Community Police Commission has 1st public meeting

CLEVELAND 

Community Police Commission holds first public meeting

By R. T. Andrews

EDITOR

The first public meeting of the Cleveland Community Police Commission, held October 14 at St. Paul’s Community Church, 4427 Franklin Blvd. on the city’s near west side, likely raised more questions than it answered. Close to 150 people attended.

Mayor Frank Jackson appointed the 13-member commission in September pursuant to the consent decree the city negotiated with the US Department of Justice following a two-year investigation into Cleveland Police Department policies and practices.
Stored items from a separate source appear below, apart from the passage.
File: src/rtl/serial_adder_pkg.sv
// rtl/serial_adder_pkg.sv - shared FSM state type and counter sizing for serial_adder
package serial_adder_pkg;

    // Controller states: waiting, shifting one bit per cycle, result pulse.
    typedef enum logic [1:0] {
        IDLE = 2'd0,
        RUN  = 2'd1,
        DONE = 2'd2
    } state_e;

    // Bit counter width for an n-bit operand; a 1-bit operand still needs a 1-bit counter.
    function automatic int cnt_width(input int n);
        return (n <= 1) ? 1 : $clog2(n);
    endfunction

endpackage

File: src/rtl/serial_adder_fa_slice.sv
// rtl/serial_adder_fa_slice.sv - single-bit full adder used by the serial datapath
module fa_slice (
    input  logic a,
    input  logic b,
    input  logic cin,
    output logic s,
    output logic cout
);

    // Sum is the three-way parity, carry is the majority of the three inputs.
    always_comb begin
        s    = a ^ b ^ cin;
        cout = (a & b) | (a & cin) | (b & cin);
    end

endmodule

File: src/rtl/serial_adder.sv
// rtl/serial_adder.sv - bit-serial N-bit adder, LSB first, one bit per clock
module serial_adder
    import serial_adder_pkg::*;
#(
    parameter int N = 8
) (
    input  logic         clk,
    input  logic         rst,
    input  logic         start,
    input  logic [N-1:0] a0,
    input  logic [N-1:0] a1,
    input  logic         ci,
    output logic         busy,
    output logic         done,
    output logic [N-1:0] sum,
    output logic         co
);

    localparam int            CW       = cnt_width(N);
    localparam logic [CW-1:0] CNT_LAST = CW'(N - 1);

    state_e        state_q, state_d;
    logic [CW-1:0] cnt_q,   cnt_d;
    logic          carry_q, carry_d;
    logic [N-1:0]  a0_q,    a0_d;
    logic [N-1:0]  a1_q,    a1_d;
    logic [N-1:0]  acc_q,   acc_d;
    logic [N-1:0]  sum_q,   sum_d;
    logic          co_q,    co_d;

    logic          fa_s;
    logic          fa_cout;
    logic [N-1:0]  acc_next;

    // The operand shift registers always present the current bit at index 0.
    fa_slice u_fa (
        .a    (a0_q[0]),
        .b    (a1_q[0]),
        .cin  (carry_q),
        .s    (fa_s),
        .cout (fa_cout)
    );

    // Partial sum fills from the top so that after N shifts bit 0 lands at index 0.
    always_comb begin
        acc_next = N'({fa_s, acc_q} >> 1);
    end

    // Next-state and datapath control; a start in RUN falls through the defaults untouched.
    always_comb begin
        state_d = state_q;
        cnt_d   = cnt_q;
        carry_d = carry_q;
        a0_d    = a0_q;
        a1_d    = a1_q;
        acc_d   = acc_q;
        sum_d   = sum_q;
        co_d    = co_q;

        case (state_q)
            IDLE, DONE: begin
                if (start) begin
                    state_d = RUN;
                    a0_d    = a0;
                    a1_d    = a1;
                    carry_d = ci;
                    cnt_d   = '0;
                    acc_d   = '0;
                end else begin
                    state_d = IDLE;
                end
            end
            RUN: begin
                a0_d    = a0_q >> 1;
                a1_d    = a1_q >> 1;
                carry_d = fa_cout;
                acc_d   = acc_next;
                cnt_d   = cnt_q + CW'(1);
                if (cnt_q == CNT_LAST) begin
                    // Results are published only here so partial sums never reach the outputs.
                    state_d = DONE;
                    cnt_d   = '0;
                    sum_d   = acc_next;
                    co_d    = fa_cout;
                end
            end
            default: begin
                state_d = IDLE;
            end
        endcase
    end

    // State and datapath registers; reset clears everything immediately, aborting any run.
    always_ff @(posedge clk or posedge rst) begin
        if (rst) begin
            state_q <= IDLE;
            cnt_q   <= '0;
            carry_q <= 1'b0;
            a0_q    <= '0;
            a1_q    <= '0;
            acc_q   <= '0;
            sum_q   <= '0;
            co_q    <= 1'b0;
        end else begin
            state_q <= state_d;
            cnt_q   <= cnt_d;
            carry_q <= carry_d;
            a0_q    <= a0_d;
            a1_q    <= a1_d;
            acc_q   <= acc_d;
            sum_q   <= sum_d;
            co_q    <= co_d;
        end
    end

    // Status flags decode directly from the state so they can never overlap.
    always_comb begin
        busy = (state_q == RUN);
        done = (state_q == DONE);
        sum  = sum_q;
        co   = co_q;
    end

endmodule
The agreement calls for the commission to make recommendations to the Chief of Police and the City of Cleveland, including the Mayor and City Council, on policies and practices related to community and problem-oriented policing, bias-free policing, and police transparency.

The main question is whether the Commission’s work will ultimately make a difference in improving the relationships between a suspicious populace that too often seems in need of protection from the police, even when their presence has been summoned for assistance.
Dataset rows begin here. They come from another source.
### src/rtl/cpu_pkg.sv
// rtl/cpu_pkg.sv - shared pipeline timing constants for the hazard scoreboard
package cpu_pkg;

  // Default Tnew/Tuse field width; all-ones in a Tuse field means "operand unused".
  localparam int TW_DEFAULT = 3;
  localparam logic [TW_DEFAULT-1:0] TUSE_NONE = '1;

  // Tnew an instruction carries when it enters E.
  localparam logic [TW_DEFAULT-1:0] TNEW_LOAD = 3'd2;
  localparam logic [TW_DEFAULT-1:0] TNEW_ALU  = 3'd1;
  localparam logic [TW_DEFAULT-1:0] TNEW_LINK = 3'd0;

  // Mult/div unit busy cycles.
  localparam int MULT_LAT_DEFAULT = 5;
  localparam int DIV_LAT_DEFAULT  = 10;

  // Larger of two integers, used to size the busy timer.
  function automatic int max_int(input int a, input int b);
    return (a > b) ? a : b;
  endfunction

endpackage

### src/rtl/md_busy_timer.sv
// rtl/md_busy_timer.sv - load/decrement busy timer for the mult/div unit
module md_busy_timer
  import cpu_pkg::*;
#(
  parameter int MULT_LAT = MULT_LAT_DEFAULT,
  parameter int DIV_LAT  = DIV_LAT_DEFAULT
) (
  input  logic clk,
  input  logic reset,
  input  logic i_flush,
  input  logic i_start,
  input  logic i_is_div,
  output logic o_busy
);

  localparam int CW = $clog2(max_int(MULT_LAT, DIV_LAT) + 1);

  logic [CW-1:0] r_cnt;

  // Load the latency of the issuing op, otherwise count down to zero.
  always_ff @(posedge clk) begin
    if (reset || i_flush) begin
      r_cnt <= '0;
    end else if (i_start) begin
      r_cnt <= i_is_div ? CW'(DIV_LAT) : CW'(MULT_LAT);
    end else if (r_cnt != '0) begin
      r_cnt <= r_cnt - CW'(1);
    end
  end

  assign o_busy = (r_cnt != '0);

endmodule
The Commission’s three co-chairs are all educators: Mario Clopton teaches at Shaker Heights High, Professor Rhonda Y. Williams teaches history at Case Western Reserve University, where she also founded and leads the Social Justice Institute, and Craig Boise is dean of the law school at Cleveland State University.

 

Citizens step up to speak

About twenty citizens stepped forward during the public comment portion at the end of the meeting. Most adhered to the three-minute time limit although, predictably, former school board member Gerald Henley was among the few who did not. Henley said he had filed two complaints of police misconduct but “never heard back”. He urged psychological testing or re-testing of all Cleveland police, saying, “Some policemen are not fit to be police.”

Katie, a social worker, said there should be mandatory drug testing of any police officers involved in a fatal incident.

Bruce Jones, a retired social worker, inquired about cultural competency training for police.

One of the most poignant comments came from Elaine, a ten-year Cleveland resident who said her late husband, who was mentally ill following serious childhood abuse, had regular encounters with the police, and was sometimes fixated on “suicide by police”. She indicated that these encounters were very much a mixed bag, with some officers acting with the utmost professionalism while others were clearly out of their depth in trying to handle the challenges her husband presented.

Turning to the issues of today, she spoke movingly about “the beautiful little boys who are running amok through our neighborhood” and urged the Commission to look at other societies and communities for solutions based on finding and eradicating the roots of violence.

Longtime Cleveland activist Don Freeman had a two-part comment, first addressing what he calls “the Cleveland atrocity”, the still-unresolved 62 police car chase in November 2012 that ended in a 137-bullet fusillade and the deaths of two unarmed citizens, and second, how the arbitration procedures built into the disciplining of police almost uniformly result in police going unpunished for egregious conduct.

Other commenters included a cousin of Tamir Rice who asked how to hold police accountable when they violate their own rules; former Plain Dealer reporter Dick Peery who cited both the efficacy of former court orders in bringing diversity to Cleveland’s safety forces and the city’s failed process in hiring Patrolman Timothy Loehmann, who fatally shot and killed Tamir Rice a year ago in still another unresolved case.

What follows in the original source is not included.